▸ Stored data:

--- src/rtl/button_event_gen.sv ---
// Converts a debounced button level into one-cycle press, release, long-press and
// auto-repeat pulses. It also produces a held level and a wrapping press counter.
module button_event_gen #(
  parameter int LONG_LIMIT    = 12500000,
  parameter int REPEAT_PERIOD = 2500000,
  parameter bit REPEAT_EN     = 1'b1,
  parameter int CNT_W         = 25
) (
  input  logic       i_Clk,
  input  logic       i_Rst,
  input  logic       i_Switch,
  output logic       o_Press,
  output logic       o_Release,
  output logic       o_Long,
  output logic       o_Repeat,
  output logic       o_Held,
  output logic [7:0] o_PressCount
);

  typedef enum logic [1:0] {
    WAIT_REL,
    IDLE,
    PRESSED,
    LONG
  } state_t;

  // The *_LAST constants fire on the edge where the count reaches its limit.
  // The *_MAX constants are the saturation values the counters park at.
  localparam logic [CNT_W-1:0] LONG_LAST = CNT_W'(LONG_LIMIT - 1);
  localparam logic [CNT_W-1:0] LONG_MAX  = CNT_W'(LONG_LIMIT);
  localparam logic [CNT_W-1:0] REP_LAST  = CNT_W'(REPEAT_PERIOD - 1);
  localparam logic [CNT_W-1:0] REP_MAX   = CNT_W'(REPEAT_PERIOD);

  state_t           state;
  state_t           state_next;
  logic [CNT_W-1:0] hold_cnt;
  logic [CNT_W-1:0] hold_cnt_next;
  logic [CNT_W-1:0] rep_cnt;
  logic [CNT_W-1:0] rep_cnt_next;
  logic             press_next;
  logic             release_next;
  logic             long_next;
  logic             repeat_next;
  logic             held_next;
  logic [7:0]       press_count_next;

  always_ff @(posedge i_Clk or posedge i_Rst) begin
    if (i_Rst) begin
      state        <= WAIT_REL;
      hold_cnt     <= '0;
      rep_cnt      <= '0;
      o_Press      <= 1'b0;
      o_Release    <= 1'b0;
      o_Long       <= 1'b0;
      o_Repeat     <= 1'b0;
      o_Held       <= 1'b0;
      o_PressCount <= 8'd0;
    end else begin
      state        <= state_next;
      hold_cnt     <= hold_cnt_next;
      rep_cnt      <= rep_cnt_next;
      o_Press      <= press_next;
      o_Release    <= release_next;
      o_Long       <= long_next;
      o_Repeat     <= repeat_next;
      o_Held       <= held_next;
      o_PressCount <= press_count_next;
    end
  end

  // Release is tested before any threshold, so it wins a tie with long or repeat.
  always_comb begin
    state_next       = state;
    hold_cnt_next    = hold_cnt;
    rep_cnt_next     = rep_cnt;
    press_next       = 1'b0;
    release_next     = 1'b0;
    long_next        = 1'b0;
    repeat_next      = 1'b0;
    press_count_next = o_PressCount;

    case (state)
      WAIT_REL: begin
        if (!i_Switch) begin
          state_next = IDLE;
        end
      end

      IDLE: begin
        if (i_Switch) begin
          state_next       = PRESSED;
          press_next       = 1'b1;
          press_count_next = o_PressCount + 8'd1;
          hold_cnt_next    = '0;
        end
      end

      PRESSED: begin
        if (!i_Switch) begin
          state_next   = IDLE;
          release_next = 1'b1;
        end else if (hold_cnt == LONG_LAST) begin
          state_next    = LONG;
          long_next     = 1'b1;
          hold_cnt_next = LONG_MAX;
          rep_cnt_next  = '0;
        end else begin
          hold_cnt_next = hold_cnt + 1'b1;
        end
      end

      LONG: begin
        if (!i_Switch) begin
          state_next   = IDLE;
          release_next = 1'b1;
        end else if (rep_cnt == REP_LAST) begin
          if (REPEAT_EN) begin
            repeat_next  = 1'b1;
            rep_cnt_next = '0;
          end else begin
            rep_cnt_next = REP_MAX;
          end
        end else if (rep_cnt != REP_MAX) begin
          rep_cnt_next = rep_cnt + 1'b1;
        end
      end

      default: begin
        state_next = WAIT_REL;
      end
    endcase

    held_next = (state_next == PRESSED) || (state_next == LONG);
  end

endmodule
**src/rtl/pipe_ctrl_unit.sv**
```systemverilog
// ----------------------------------------------------------------------------
// pipe_ctrl_unit
//   Pipeline control for the in-order MIPS pipeline. It builds the per-stage
//   stall vector from the stall request sources and issues the exception
//   flush/redirect. An exception that arrives while a blocking source such as
//   a cache miss is active is held. It is replayed as a flush once the block
//   clears. The unit also counts consecutive stall cycles and raises a
//   watchdog when that count gets too high.
//
//   Optional build macro: PIPE_CTRL_PERF_EN
//     When defined, the unit keeps one 32-bit stall-request counter per
//     source, and perf_sel_i selects which one drives perf_cnt_o.
//     When undefined, perf_cnt_o is 0.
//
// Ports
//   clk            system clock
//   resetn         asynchronous active-low reset
//   stallreq_i     per-source stall request (level)
//   excp_valid_i   exception/eret redirect request (pulse)
//   excp_pc_i      redirect target, valid with excp_valid_i
//   flush          pipeline flush
//   new_pc         redirect PC while flush=1, else 0
//   stall          per-stage stall vector; bit 0 = PC/IF, rising toward WB
//   excp_pending_o a deferred exception is held
//   stall_cnt_o    consecutive stall cycles, saturating
//   wdog_o         watchdog hit (registered)
//   perf_sel_i     performance counter select
//   perf_cnt_o     selected performance counter
// ----------------------------------------------------------------------------
module pipe_ctrl_unit #(
    parameter int                              NUM_STAGES = 6,
    parameter int                              NUM_REQ    = 5,
    parameter logic [NUM_STAGES*NUM_REQ-1:0]   STALL_MAP  = 30'b000011_000111_000111_001111_011111,
    parameter logic [NUM_REQ-1:0]              BLOCK_MASK = 5'b00001,
    parameter int                              CNT_W      = 16,
    parameter int unsigned                     WDOG_LIMIT = 4096,
    localparam int                             SEL_W      = (NUM_REQ > 1) ? $clog2(NUM_REQ) : 1
) (
    input  logic                  clk,
    input  logic                  resetn,
    input  logic [NUM_REQ-1:0]    stallreq_i,
    input  logic                  excp_valid_i,
    input  logic [31:0]           excp_pc_i,
    output logic                  flush,
    output logic [31:0]           new_pc,
    output logic [NUM_STAGES-1:0] stall,
    output logic                  excp_pending_o,
    output logic [CNT_W-1:0]      stall_cnt_o,
    output logic                  wdog_o,
    input  logic [SEL_W-1:0]      perf_sel_i,
    output logic [31:0]           perf_cnt_o
);

    logic [NUM_STAGES-1:0] stall_raw;
    logic                  blk;
    logic                  flush_raw;
    logic [31:0]           new_pc_raw;

    logic                  pend_v_q, pend_v_d;
    logic [31:0]           pend_pc_q, pend_pc_d;
    logic [CNT_W-1:0]      stall_cnt_q, stall_cnt_d;
    logic                  wdog_q, wdog_d;
    logic [CNT_W:0]        cnt_inc;

    // The masks are thermometer codes, so ORing them gives the deepest
    // requested stall.
    always_comb begin
        stall_raw = '0;
        for (int i = 0; i < NUM_REQ; i++) begin
            if (stallreq_i[i]) stall_raw = stall_raw | STALL_MAP[i*NUM_STAGES +: NUM_STAGES];
        end
    end

    assign blk = |(stallreq_i & BLOCK_MASK);

    // Flush priority. A block defers all flushing. A held exception beats a
    // new one. A request that arrives while a held exception is replayed is
    // dropped, because that flush already wipes the pipeline.
    always_comb begin
        flush_raw  = 1'b0;
        new_pc_raw = '0;
        pend_v_d   = pend_v_q;
        pend_pc_d  = pend_pc_q;
        if (blk) begin
            if (excp_valid_i && !pend_v_q) begin
                pend_v_d  = 1'b1;
                pend_pc_d = excp_pc_i;
            end
        end else if (pend_v_q) begin
            flush_raw  = 1'b1;
            new_pc_raw = pend_pc_q;
            pend_v_d   = 1'b0;
        end else if (excp_valid_i) begin
            flush_raw  = 1'b1;
            new_pc_raw = excp_pc_i;
        end
    end

    // While reset is held, the combinational outputs are forced quiet.
    assign stall  = resetn ? stall_raw  : '0;
    assign flush  = resetn & flush_raw;
    assign new_pc = resetn ? new_pc_raw : '0;

    // The watchdog compares against the count including this cycle. That
    // count is one bit wider than the counter, so saturation cannot hide it.
    assign cnt_inc = {1'b0, stall_cnt_q} + {{CNT_W{1'b0}}, 1'b1};

    always_comb begin
        stall_cnt_d = '0;
        wdog_d      = 1'b0;
        if (stall != '0) begin
            stall_cnt_d = (&stall_cnt_q) ? stall_cnt_q : cnt_inc[CNT_W-1:0];
            wdog_d      = wdog_q || (32'(cnt_inc) >= WDOG_LIMIT);
        end
    end

    always_ff @(posedge clk or negedge resetn) begin
        if (!resetn) begin
            pend_v_q    <= 1'b0;
            pend_pc_q   <= '0;
            stall_cnt_q <= '0;
            wdog_q      <= 1'b0;
        end else begin
            pend_v_q    <= pend_v_d;
            pend_pc_q   <= pend_pc_d;
            stall_cnt_q <= stall_cnt_d;
            wdog_q      <= wdog_d;
        end
    end

    assign excp_pending_o = pend_v_q;
    assign stall_cnt_o    = stall_cnt_q;
    assign wdog_o         = wdog_q;

`ifdef PIPE_CTRL_PERF_EN
    logic [NUM_REQ-1:0][31:0] perf_cnt_q, perf_cnt_d;

    always_comb begin
        for (int i = 0; i < NUM_REQ; i++) begin
            perf_cnt_d[i] = perf_cnt_q[i] + {31'd0, stallreq_i[i]};
        end
    end

    always_ff @(posedge clk or negedge resetn) begin
        if (!resetn) perf_cnt_q <= '0;
        else         perf_cnt_q <= perf_cnt_d;
    end

    // An out-of-range select matches no counter and reads as 0.
    always_comb begin
        perf_cnt_o = '0;
        for (int i = 0; i < NUM_REQ; i++) begin
            if (perf_sel_i == SEL_W'(i)) perf_cnt_o = perf_cnt_q[i];
        end
    end
`else
    logic unused_perf_sel;
    assign unused_perf_sel = ^perf_sel_i;
    assign perf_cnt_o      = '0;
`endif

endmodule

```
**config.mk**
```make
export PLATFORM = sky130hd
export DESIGN_NAME = pipe_ctrl_unit
export DESIGN_NICKNAME = d
export VERILOG_FILES = /design/src/rtl/pipe_ctrl_unit.sv
export SDC_FILE = /design/constraint.sdc
export NUM_CORES = 1
export LEC_CHECK = 0
export BUFFER_PORTS_ARGS = -buffer_cell sky130_fd_sc_hd__clkbuf_2
export CAP_MARGIN = 20
export CORE_ASPECT_RATIO = 0.9
export CORE_MARGIN = 2
export CORE_UTILIZATION = 36
export CTS_CLUSTER_SIZE = 30
export DETAILED_ROUTE_END_ITERATION = 6
export GPL_ROUTABILITY_DRIVEN = 0
export MAX_ROUTING_LAYER = met4
export SLEW_MARGIN = 20
export SYNTH_ARGS = -nofsm -noshare
export SYNTH_HDL_FRONTEND = slang
export SYNTH_SLANG_ARGS = --single-unit
```
**constraint.sdc**
```tcl
create_clock -name clk -period 5.85 [get_ports clk]
set_clock_uncertainty 0.2 [all_clocks]
set_input_delay 0.8775 -clock clk [delete_from_list [all_inputs] [get_ports clk]]
set_output_delay 0.8775 -clock clk [all_outputs]
set_load 0.01 [all_outputs]
```
==> results.sh <==
export IMPL_wl_per_cell_um=14.0
export IMPL_drive_gt1_share_pct=38.4
export IMPL_finalHoldViolations=0
export IMPL_top_layer_used="met4"
export IMPL_cp_max_fo=14
export IMPL_crit_required_ns=4.77
export IMPL_slew_limit_headroom_pct=44.4
export IMPL_die_area_mm2=0.00870
export IMPL_hold_buffers=0
export IMPL_antenna_found_initial=0
export IMPL_num_rows=30
export IMPL_critical_path_buf_inv_count=3
export IMPL_diodes=0
export IMPL_crit_path_end_kind="output port"
export IMPL_clock_path_buffers=2
export IMPL_hold_class="input pin to asynchronous set/reset pin"
export IMPL_nFillCells=795
export IMPL_worst_path_largest_cell_delay_ns=0.54
export IMPL_synthFlopType="dfrtp_1"
export IMPL_max_freq_mhz=274
export IMPL_met1_length_mm=3.02
export IMPL_yosysUniqueCellTypes=41
export IMPL_final_max_slew_viol_count=0
export IMPL_ys_warn_count=0
export IMPL_grt_pass1_wl_mm=10.4
export IMPL_synth_avg_cell_area_um2=9.79
export IMPL_path_cells="clkbuf_2 -> or4_1 -> o21ai_2 -> inv_1 -> clkbuf_2"
export IMPL_ios=132
export IMPL_htreeDepth=2
export IMPL_start_util_pct=37.6
export IMPL_cts_sinks=50
export IMPL_track_usage_pct=15.3
export IMPL_drt_initial_drc_count=71
export IMPL_min_period_ns=3.65
export IMPL_crit_top_cell="clkbuf_2"
export IMPL_min_period_over_period_pct=62.4
export IMPL_ant_nets=0
export IMPL_hpwl_mm=4.79
export IMPL_clk_pin_slew_ns=0.09
export IMPL_placed_cells=468
export IMPL_final_setup_tns_ns=0
export IMPL_num_vias=2399
export IMPL_critPathTopFamily="buffers and inverters"
export IMPL_cpMaxStageDelayCell="or4_1"
export IMPL_cts_tree="done"
export IMPL_synth_seq_cells=50
export IMPL_place_port_buffers=95
export IMPL_syn2layout_area_growth_pct=17.8
export IMPL_fp_coreArea_mm2=0.00762
export IMPL_worst_pin_slew_ns=0.829
export IMPL_drc=0
export IMPL_syn_area_mm2=0.00287
export IMPL_irDropWorstVdd_uv=103
export IMPL_layout_common_cells="clkbuf_2 (95), dfrtp_1 (50), nor2_1 (49)"
export IMPL_fin_cells=476
export IMPL_vias_per_cell=5.04
export IMPL_grt_pass1_vias=2198
export IMPL_setup_worst_path_start="stallreq_i[0]"
export IMPL_multi_input_area_mm2=0.00139
export IMPL_async_reset_ff_share_pct=100
export IMPL_syn_inst=293
export IMPL_setup_violations_final=0
export IMPL_wl_met2_mm=3.21
export IMPL_crit_type="input pin to output port"
export IMPL_die_x_um=98.1
export IMPL_grt_max_degree=46
export IMPL_clockRootBuffer="clkbuf_8"
export IMPL_synth_edf_count=0
export IMPL_seq_area_frac_synth_pct=43.6
export IMPL_die_h_um=88.7
export IMPL_r2r_cells=6
export IMPL_r2r_end="wdog_o"
export IMPL_num_nets_final=423
export IMPL_rsz0062_at_grt="false"
export IMPL_power_per_cell_area_mw_per_mm2=228
export IMPL_r2r_slack_ns=3.67
export IMPL_crit_path_start_kind="input pin"
export IMPL_final_seq_area_mm2=0.00125
export IMPL_reg2reg_from="stall_cnt_o[0]"
export IMPL_whs_ns=0.228
export IMPL_totalWireLength_mm=6.66
export IMPL_status="finished, final reports clean"
export IMPL_postCtsResizedCells=0
export IMPL_overflow=0
export IMPL_cap_violations=0
export IMPL_power_leakage_nw=1.65
export IMPL_arrival_ns=2.57
export IMPL_cts_buffers=5
export IMPL_final_common_cell="clkbuf_2"
export IMPL_wl_met3_um=335
export IMPL_post_cts_setup_buffer_count=0
export IMPL_drtPass1Iterations=4
export IMPL_clk_latency_ns=0.30
==> state kept, by name, indices dropped and copies added (netlist names) <==
register and count:
excp_pending_o 1, pend_pc_q 32, stall_cnt_o 16, wdog_o 1
==> layout make-up <==
class	instances	share of cell area (%)
multi-input cells	219	41.2
clock inverters	3	0.629
well taps	96	3.55
clock buffers	5	2.04
inverters	3	0.333
flip-flops and latches	50	37.0
repair buffers	100	15.2
==> layer usage <==
metal,track usage (%),up-vias
met5,-,-
met3,1.97,8
met4,5.30,0
met2,24.8,84
li1,-,1143
met1,20.0,1164
==> synthesized netlist by cell type (all sizes together) (3+ instances only) <==
library cell / instances / area (µm²)
mux2: 32 / 360
dfrtp: 50 / 1250
a21oi: 8 / 40.0
buf: 40 / 285
o21ai: 7 / 38.8
clkbuf: 13 / 48.8
xor2: 4 / 35.0
a22oi: 31 / 233
inv: 3 / 11.3
xnor2: 4 / 35.0
and3: 5 / 31.3
nand3: 10 / 60.1
nand4: 4 / 31.3
nor2: 49 / 184
nand2: 8 / 30.0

▸ What is expected: The lines above starting at the one that contains "export IMPL_max_freq_mhz=274" and ending at the one that contains "export IMPL_cts_sinks=50" must be transcribed exactly, and no other lines may appear.

▸ Finished task:
export IMPL_max_freq_mhz=274
export IMPL_met1_length_mm=3.02
export IMPL_yosysUniqueCellTypes=41
export IMPL_final_max_slew_viol_count=0
export IMPL_ys_warn_count=0
export IMPL_grt_pass1_wl_mm=10.4
export IMPL_synth_avg_cell_area_um2=9.79
export IMPL_path_cells="clkbuf_2 -> or4_1 -> o21ai_2 -> inv_1 -> clkbuf_2"
export IMPL_ios=132
export IMPL_htreeDepth=2
export IMPL_start_util_pct=37.6
export IMPL_cts_sinks=50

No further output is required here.